Se tomaron muchas precauciones para asegurarse de que los dos europeos, por muy importantes que fuesen, no supiesen en qué hacienda tendría lugar la reunión. No habría ningún problema de idioma; ambos eran españoles, de Galicia.

La provincia nororiental de España siempre había sido la estrella entre los contrabandistas del viejo reino europeo. Tenía una larga tradición de marineros capaces de enfrentarse a cualquier océano, por muy bravo que fuese. Dicen que el agua de mar se mezcla con la sangre en los habitantes de la costa que va desde el Ferrol hasta Vigo, surcada por arroyos y ensenadas, y hogar de un centenar de pueblos pesqueros.

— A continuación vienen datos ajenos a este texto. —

$ cat src/rtl/seg_scan_pkg.sv
// seg_scan_pkg: shared codes, glyphs and scan states
// for the two-digit seven-segment scan driver.
package seg_scan_pkg;

  localparam logic [3:0] CODE_NOFUND = 4'hA;
  localparam logic [3:0] CODE_IDLE   = 4'hB;
  localparam logic [3:0] CODE_BLANK  = 4'hD;
  localparam logic [3:0] CODE_PASS   = 4'hF;

  // High-true glyphs {g,f,e,d,c,b,a}, indexed by code.
  localparam logic [15:0][6:0] GLYPH_TAB = {
    7'h73, 7'h79, 7'h00, 7'h39,
    7'h40, 7'h54, 7'h6F, 7'h7F,
    7'h07, 7'h7D, 7'h6D, 7'h66,
    7'h4F, 7'h5B, 7'h06, 7'h3F
  };

  typedef struct packed {
    logic [3:0] tens;
    logic [3:0] units;
  } code_pair_t;

  typedef enum logic [2:0] {
    S_OFF,
    S_T,
    S_GT,
    S_U,
    S_GU
  } state_t;

endpackage

$ cat src/rtl/seg_glyph_rom.sv
// seg_glyph_rom: 4-bit digit code to high-true
// seven-segment glyph, purely combinational.
module seg_glyph_rom
  import seg_scan_pkg::*;
(
  input  logic [3:0] code,
  output logic [6:0] glyph
);

  assign glyph = GLYPH_TAB[code];

endmodule

$ cat src/rtl/seg_scan_driver.sv
// seg_scan_driver: latches a code pair, scans two digits with dead time.
// Define SEG_SCAN_BLINK_EN to blink both digits while a code is 'n'.
module seg_scan_driver
  import seg_scan_pkg::*;
#(
  parameter int SCAN_DIV       = 1000,
  parameter int GAP            = 2,
  parameter int ACTIVE_LOW_SEG = 1,
  parameter int BLINK_FRAMES   = 250
) (
  input  logic       clk,
  input  logic       reset_n,
  input  logic [3:0] tens_code,
  input  logic [3:0] units_code,
  input  logic       load,
  input  logic       enable,
  output logic [6:0] seg,
  output logic       dp,
  output logic [1:0] an,
  output logic       frame_tick
);

  localparam int CW =
    $clog2((SCAN_DIV > GAP) ? SCAN_DIV : GAP);
  localparam logic [CW-1:0] DIV_LAST =
    CW'(SCAN_DIV - 1);
  localparam logic [CW-1:0] GAP_LAST =
    CW'(GAP - 1);
  localparam logic [6:0] SEG_OFF =
    (ACTIVE_LOW_SEG != 0) ? 7'h7F : 7'h00;

  state_t        state, state_n;
  logic [CW-1:0] cnt, cnt_n;
  code_pair_t    shadow, active;
  code_pair_t    incoming, next_pair;
  logic          frame_start, lz, lit;
  logic          blank_all;
  logic [3:0]    tens_eff, code_sel;
  logic [6:0]    glyph, glyph_lit, seg_n;
  logic [1:0]    an_n;

  assign incoming  = {tens_code, units_code};
  assign next_pair = load ? incoming : shadow;

  // Scan sequencing: next state and slot counter.
  always_comb begin
    state_n = state;
    cnt_n   = cnt + 1'b1;
    if (!enable) begin
      state_n = S_OFF;
      cnt_n   = '0;
    end else begin
      unique case (state)
        S_OFF: begin
          state_n = S_T;
          cnt_n   = '0;
        end
        S_T: if (cnt == DIV_LAST) begin
          state_n = S_GT;
          cnt_n   = '0;
        end
        S_GT: if (cnt == GAP_LAST) begin
          state_n = S_U;
          cnt_n   = '0;
        end
        S_U: if (cnt == DIV_LAST) begin
          state_n = S_GU;
          cnt_n   = '0;
        end
        S_GU: if (cnt == GAP_LAST) begin
          state_n = S_T;
          cnt_n   = '0;
        end
        default: begin
          state_n = S_OFF;
          cnt_n   = '0;
        end
      endcase
    end
  end

  assign frame_start =
    (state_n == S_T) && (state != S_T);

  // State and slot counter registers.
  always_ff @(posedge clk or negedge reset_n) begin
    if (!reset_n) begin
      state <= S_OFF;
      cnt   <= '0;
    end else begin
      state <= state_n;
      cnt   <= cnt_n;
    end
  end

  // Shadow takes every load; active only at frame start.
  always_ff @(posedge clk or negedge reset_n) begin
    if (!reset_n) begin
      shadow <= {CODE_BLANK, CODE_BLANK};
      active <= {CODE_BLANK, CODE_BLANK};
    end else begin
      if (load)
        shadow <= incoming;
      if (frame_start)
        active <= next_pair;
    end
  end

`ifdef SEG_SCAN_BLINK_EN
  localparam int FW = $clog2(BLINK_FRAMES + 1);
  localparam logic [FW-1:0] F_LAST =
    FW'(BLINK_FRAMES - 1);

  logic [FW-1:0] fcnt;
  logic          blink_off;

  // Blink half-period tracker; a new pair restarts it lit.
  always_ff @(posedge clk or negedge reset_n) begin
    if (!reset_n) begin
      fcnt      <= '0;
      blink_off <= 1'b0;
    end else if (frame_start) begin
      if (next_pair != active) begin
        fcnt      <= '0;
        blink_off <= 1'b0;
      end else if (fcnt == F_LAST) begin
        fcnt      <= '0;
        blink_off <= ~blink_off;
      end else begin
        fcnt <= fcnt + 1'b1;
      end
    end
  end

  assign blank_all = blink_off &&
    ((active.tens == CODE_NOFUND) ||
     (active.units == CODE_NOFUND));
`else
  logic blink_unused;
  assign blink_unused = (BLINK_FRAMES > 0);
  assign blank_all    = 1'b0;
`endif

  assign lz = (active.tens == 4'h0) &&
              (active.units <= 4'h9);
  assign tens_eff = lz ? CODE_BLANK : active.tens;
  assign code_sel =
    (state == S_U) ? active.units : tens_eff;

  seg_glyph_rom u_rom (
    .code  (code_sel),
    .glyph (glyph)
  );

  assign lit = (state == S_T) || (state == S_U);
  assign glyph_lit =
    (lit && !blank_all) ? glyph : 7'h00;
  assign seg_n = (ACTIVE_LOW_SEG != 0) ?
    ~glyph_lit : glyph_lit;
  assign an_n = (state == S_T) ? 2'b01 :
                (state == S_U) ? 2'b10 : 2'b11;

  // Registered pin drivers; enable low darkens at once.
  always_ff @(posedge clk or negedge reset_n) begin
    if (!reset_n) begin
      seg        <= SEG_OFF;
      an         <= 2'b11;
      frame_tick <= 1'b0;
    end else if (!enable) begin
      seg        <= SEG_OFF;
      an         <= 2'b11;
      frame_tick <= 1'b0;
    end else begin
      seg        <= seg_n;
      an         <= an_n;
      frame_tick <= (state == S_T) && (cnt == '0);
    end
  end

  assign dp = (ACTIVE_LOW_SEG != 0);

endmodule

$ cat config.mk
export PLATFORM = sky130hd
export DESIGN_NAME = seg_scan_driver
export DESIGN_NICKNAME = d
export VERILOG_FILES = /design/src/rtl/seg_scan_pkg.sv /design/src/rtl/seg_glyph_rom.sv /design/src/rtl/seg_scan_driver.sv
export SDC_FILE = /design/constraint.sdc
export NUM_CORES = 1
export LEC_CHECK = 0
export CORE_MARGIN = 10
export CORE_UTILIZATION = 56
export CTS_CLUSTER_DIAMETER = 120
export DETAILED_ROUTE_END_ITERATION = 10
export HOLD_SLACK_MARGIN = 0.15
export PLACE_DENSITY = 0.79
export SETUP_SLACK_MARGIN = 0.3
export SLEW_MARGIN = 20
export SYNTH_ARGS = -nofsm -noshare
export SYNTH_HDL_FRONTEND = slang
export SYNTH_SLANG_ARGS = --single-unit
$ cat constraint.sdc
create_clock -name clk -period 2.7 [get_ports clk]
set_input_delay 0.54 -clock clk [delete_from_list [all_inputs] [get_ports clk]]
set_output_delay 0.54 -clock clk [all_outputs]
set_load 0.01 [all_outputs]
==> metrics, run 1 <==
Syn Area/Cell=around 11 µm²; H-tree Lvls=2; Hold WC Path Type=register to register; crit start category=register; Synth-to-Final Area Change=15.9%; Fin. Hold Viols=0; Setup WS post-layout=~0.47 ns; die area=~0.0066 mm²; routed via count=between 1,000 and 1,500; die height=81.2 µm; final antenna diode count=0; core area=roughly 0.0036 mm²; register bit total from synthesis=39; IO Pins=23; largest fanout on the critical path=10; # DRC=0; post-cts resize count=0; port bufs=21; peak supply drop=between 0.3 and 0.4 mV; worst stage delay on the critical path=around 0.48 ns; CTS Hold Bufs=0; Synth Instances=between 150 and 200; Clk pin slew, worst setup/hold paths=about 0.080 ns; Site Rows=22; GPL Wtd Cong=~0.93; Slowest cell on crit path=dfrtp_2; CP endpoint kind=register; status=finished clean; PD cells=~660 mW/mm²; Die W=~81 µm; RSZ-0062 raised after global routing=no; post-synth net total=~210; Hold Slack=slightly below 0.5 ns; Slew Limit Headroom=0.646; Slew Viols, Final=0; Worst Skew=about 0.0095 ns; Total GRT Usage=0.131; Routed Wire Length=~4 mm; nets=approximately 230; MaxCap Viol Count=0; critical path class=register to register; Clock Sink Count=39; cts bufs inserted=5; asr flop ratio synth=1.00; global-route wire length before repair=approximately 7 mm; initial DRC count=94; GRT overflow=0; most frequent cells in the layout=dfstp_2, clkdlybuf4s50_1, nor2_1, dfrtp_1, mux2_2; clk buf depth=2; GRT met2 Usage=0.206; leakage power=0.971 nW; maximum number of pins on one net before global-route repair=40; Main synth FF type=dfstp_2; GRT Max-Usage Layer=met2; GR Layer Usage met1=0.158; DP Wirelength=about 3.0 mm; crit path DAT=about 2.5 ns; post-route ant nets=0; Final Critical Period=2.23 ns; post-synthesis sequential area ratio=0.478; Max Fclk=between 400 and 500 MHz; Synth Warn #=0; clk_lat worst skew=0.30 ns; post-route setup TNS=0 ns; GR met3 Demand/Resource=0.0464; DR pass1 iterations=5; Final Setup Violations=0; number of synthesized flops with an enable pin=0; layout cells sized above 1=0.316; mean number of vias per cell=around 5.6; vias in the first global route=1,476; Slew @ Worst Pin=between 0.5 and 0.6 ns; post-CTS setup buffer count=0; Synth cell types=between 50 and 60; starting density of the core=0.577; Post-Syn Area=~0.0021 mm²; Worst Setup Slack post-DPL=0.375 ns; Req. time, crit path=2.92 ns; crit share post-route=0.827; antenna violations before repair=0; CP Cell Sequence=and3b_2 > a21o_4 > o22ai_2 > inv_1 > ha_1 > or3_1 > a21oi_1 > o31ai_1; TritonCTS clock tree=done; routed length per instance=approximately 15 µm; root buffer cell=clkbuf_8
[area by class of cell]
cell class                      count  area [µm²]
Fill cell                         289        1200
Multi-Input combinational cell    128        1010
Sequential cell                    39        1000
Timing Repair Buffer               23         225
Clock buffer                        7        86.3
Tap cell                           48        60.1
Inverter                           11        41.3
Clock inverter                      1        5.00
[synthesized netlist by cell type (2+ instances only)]
cell type | instances | area [µm²]
a21oi_1 | 4 | 20.0
a31oi_1 | 2 | 12.5
buf_6 | 3 | 33.8
dfrtp_1 | 18 | 450
dfstp_2 | 21 | 552
ha_1 | 9 | 113
inv_1 | 11 | 41.3
mux2_2 | 15 | 169
nand2_1 | 10 | 37.5
nand3_1 | 3 | 15.0
nand3b_1 | 2 | 15.0
nor2_1 | 18 | 67.6
nor2b_1 | 2 | 12.5
nor3_1 | 7 | 35.0
nor3b_1 | 5 | 37.5
nor4_2 | 2 | 25.0
o211ai_1 | 2 | 15.0
o21ai_0 | 5 | 25.0
o31ai_1 | 3 | 22.5
xnor2_1 | 7 | 61.3
xor2_1 | 3 | 26.3
[final timing paths]
check / from / to / slack [ns] / cells after the start
hold / removal: shadow[5]$_DFF_PN0_ / shadow[5]$_DFF_PN0_ / 0.50 / 1
setup / recovery: state[2]$_DFF_PN0_ / seg[5]$_DFF_PN1_ / 0.47 / 8
max in group asynchronous: reset_n / state[1]$_DFF_PN0_ / 1.67 / 2
hold reg to reg: shadow[5]$_DFF_PN0_ / shadow[5]$_DFF_PN0_ / 0.50 / 1
min in group asynchronous: reset_n / shadow[5]$_DFF_PN0_ / 0.67 / 2
setup reg to reg: state[2]$_DFF_PN0_ / seg[5]$_DFF_PN1_ / 0.47 / 8
[registers in the layout (all words and copies together), names as in the netlist]
name        flops
an              2
shadow          8
active          8
cnt            10
frame_tick      1
state           3
seg             7
[metal layers]
layer	vias to the layer above	wire length [µm]
met3	10	230
met4	0	92
li1	687	-
met1	708	1750
met5	-	0
met2	38	1840
==> src/rtl/numero_seq_ctrl.sv <==
// numero_seq_ctrl: latches an N-digit word, steps each nibble through the numero decoder and captures its code.
// Optional LEAD_ZERO_BLANK_EN: leading zero digits (never digit 0) are sequenced but captured as 5'b00000.
module numero_seq_ctrl #(
   parameter int N_DIGITS = 4
) (
   input  logic                  clk,
   input  logic                  reset,
   input  logic                  start,
   input  logic [4*N_DIGITS-1:0] digits,
   output logic                  busy,
   output logic                  done,
   output logic [5*N_DIGITS-1:0] codes,
   output logic                  dec_a,
   output logic                  dec_b,
   output logic                  dec_c,
   output logic                  dec_d,
   output logic                  dec_ready,
   output logic                  dec_reset,
   input  logic                  dec_v,
   input  logic                  dec_w,
   input  logic                  dec_x,
   input  logic                  dec_y,
   input  logic                  dec_z
);
   localparam int IDX_W = (N_DIGITS > 1) ? $clog2(N_DIGITS) : 1;
   localparam logic [IDX_W-1:0] LAST_IDX = IDX_W'(N_DIGITS - 1);

   typedef enum logic [2:0] {S_IDLE, S_SETUP, S_DRIVE, S_CAPTURE, S_DONE} state_t;

   state_t                   state_q, state_d;
   logic [N_DIGITS-1:0][3:0] digits_arr;
   logic [N_DIGITS-1:0][3:0] word_q, word_d;
   logic [N_DIGITS-1:0][4:0] codes_q, codes_d;
   logic [IDX_W-1:0]         idx_q, idx_d;
   logic [3:0]               nib_q, nib_d;
   logic                     busy_q, busy_d;
   logic                     done_q, done_d;
   logic                     ready_q, ready_d;
   logic                     dec_reset_q;
   logic [4:0]               dec_code;
   logic [4:0]               cap_code;

   assign digits_arr = digits;
   assign dec_code   = {dec_v, dec_w, dec_x, dec_y, dec_z};

`ifdef LEAD_ZERO_BLANK_EN
   logic [N_DIGITS-1:0] blank_q, blank_d, blank_mask;
   logic                any_nz;

   // Scan from the top digit down: a digit is blank while nothing at or above it is non-zero.
   // NOTE: blocking assignments here build a combinational OR chain; any_nz is a temporary, not state.
   always_comb begin
      any_nz     = 1'b0;
      blank_mask = '0;
      for (int k = N_DIGITS - 1; k >= 0; k--) begin
         any_nz        = any_nz | (|digits_arr[k]);
         blank_mask[k] = (k != 0) && !any_nz;
      end
   end

   always_comb begin
      blank_d = blank_q;
      if ((state_q == S_IDLE) && start) blank_d = blank_mask;
   end

   always_ff @(posedge clk or posedge reset) begin
      if (reset) blank_q <= '0;
      else       blank_q <= blank_d;
   end

   assign cap_code = blank_q[idx_q] ? 5'b00000 : dec_code;
`else
   assign cap_code = dec_code;
`endif

   // Outputs are registered, so each one is loaded on the transition INTO the state that shows it.
   always_comb begin
      state_d = state_q;
      word_d  = word_q;
      idx_d   = idx_q;
      codes_d = codes_q;
      nib_d   = nib_q;
      busy_d  = busy_q;
      done_d  = 1'b0;
      ready_d = ready_q;
      case (state_q)
         S_IDLE: begin
            if (start) begin
               word_d  = digits_arr;
               idx_d   = '0;
               busy_d  = 1'b1;
               ready_d = 1'b1;
               state_d = S_SETUP;
            end
         end
         S_SETUP: begin
            nib_d   = word_q[idx_q];
            state_d = S_DRIVE;
         end
         S_DRIVE: begin
            state_d = S_CAPTURE;
         end
         S_CAPTURE: begin
            codes_d[idx_q] = cap_code;
            if (idx_q == LAST_IDX) begin
               done_d  = 1'b1;
               ready_d = 1'b0;
               state_d = S_DONE;
            end else begin
               idx_d   = idx_q + 1'b1;
               nib_d   = word_q[idx_d];
               state_d = S_DRIVE;
            end
         end
         S_DONE: begin
            busy_d  = 1'b0;
            state_d = S_IDLE;
         end
         default: state_d = S_IDLE;
      endcase
   end

   // NOTE: every flop, including the code store, is cleared by reset so a mid-run reset leaves codes at zero.
   always_ff @(posedge clk or posedge reset) begin
      if (reset) begin
         state_q     <= S_IDLE;
         word_q      <= '0;
         idx_q       <= '0;
         codes_q     <= '0;
         nib_q       <= '0;
         busy_q      <= 1'b0;
         done_q      <= 1'b0;
         ready_q     <= 1'b0;
         dec_reset_q <= 1'b1;
      end else begin
         state_q     <= state_d;
         word_q      <= word_d;
         idx_q       <= idx_d;
         codes_q     <= codes_d;
         nib_q       <= nib_d;
         busy_q      <= busy_d;
         done_q      <= done_d;
         ready_q     <= ready_d;
         dec_reset_q <= 1'b0;
      end
   end

   assign busy                         = busy_q;
   assign done                         = done_q;
   assign codes                        = codes_q;
   assign {dec_a, dec_b, dec_c, dec_d} = nib_q;
   assign dec_ready                    = ready_q;
   assign dec_reset                    = dec_reset_q;

endmodule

Otra tradición es una actitud arrogante hacia las acciones de los aduaneros y los recaudadores de impuestos. A menudo los contrabandistas se han visto bajo una luz romántica, pero no hay nada agradable en la brutalidad con la que los contrabandistas se enfrentan con las autoridades y castigan a los delatores. Con el aumento de la cultura de la droga en Europa, Galicia se había convertido en uno de sus principales centros.

Durante años, dos bandas habían dominado la industria de la cocaína en Galicia: los Charlines y los Caneos. Antiguos aliados, habían tenido grandes desavenencias y se habían enfrentado en los noventa, pero hacía poco habían superado sus diferencias y se habían aliado de nuevo. Fue un delegado de cada banda quienes volaron a Colombia para protestar a don Diego. Él había aceptado recibirlos debido a los largos y fuertes vínculos entre Latinoamérica y Galicia, una herencia de los muchos marineros gallegos que se habían asentado en el Nuevo Mundo desde hacía siglos, y al volumen de los pedidos de cocaína de los gallegos.

Los visitantes no estaban nada contentos. Los dos hombres que el inspector jefe Paco Ortega había capturado, junto con dos maletas que contenían diez millones de euros blanqueados en billetes de quinientos, eran de los suyos. Este desastre, mantenían los gallegos, se debía a un fallo de seguridad cometido por el abogado Julio Luz, que en esos momentos se enfrentaba a una condena de veinte años en una cárcel española y que, al parecer, estaba cantando como un canario para llegar a un acuerdo con la fiscalía.

Don Diego escuchaba en un silencio helado. Lo que más detestaba en este mundo era que lo humillaran, y sin embargo tenía que quedarse ahí sentado y ver cómo lo reprendían esos dos mequetrefes de La Coruña. Para colmo, tenían razón. La culpa era de Luz. Si ese idiota hubiese tenido una familia, al menos habría pagado ella por el traidor ausente. Pero los gallegos tenían aún más quejas.

Sus principales clientes eran las bandas británicas que importaban cocaína al Reino Unido. El cuarenta por ciento de la cocaína británica llegaba a través de Galicia, y estos suministros procedían de África Occidental y siempre por mar. Pero el tráfico desde África Occidental, que llegaba por tierra a la costa entre Marruecos y Libia, antes de cruzar al sur de Europa iba a otros países. Los gallegos dependían del tráfico marino y este se había secado.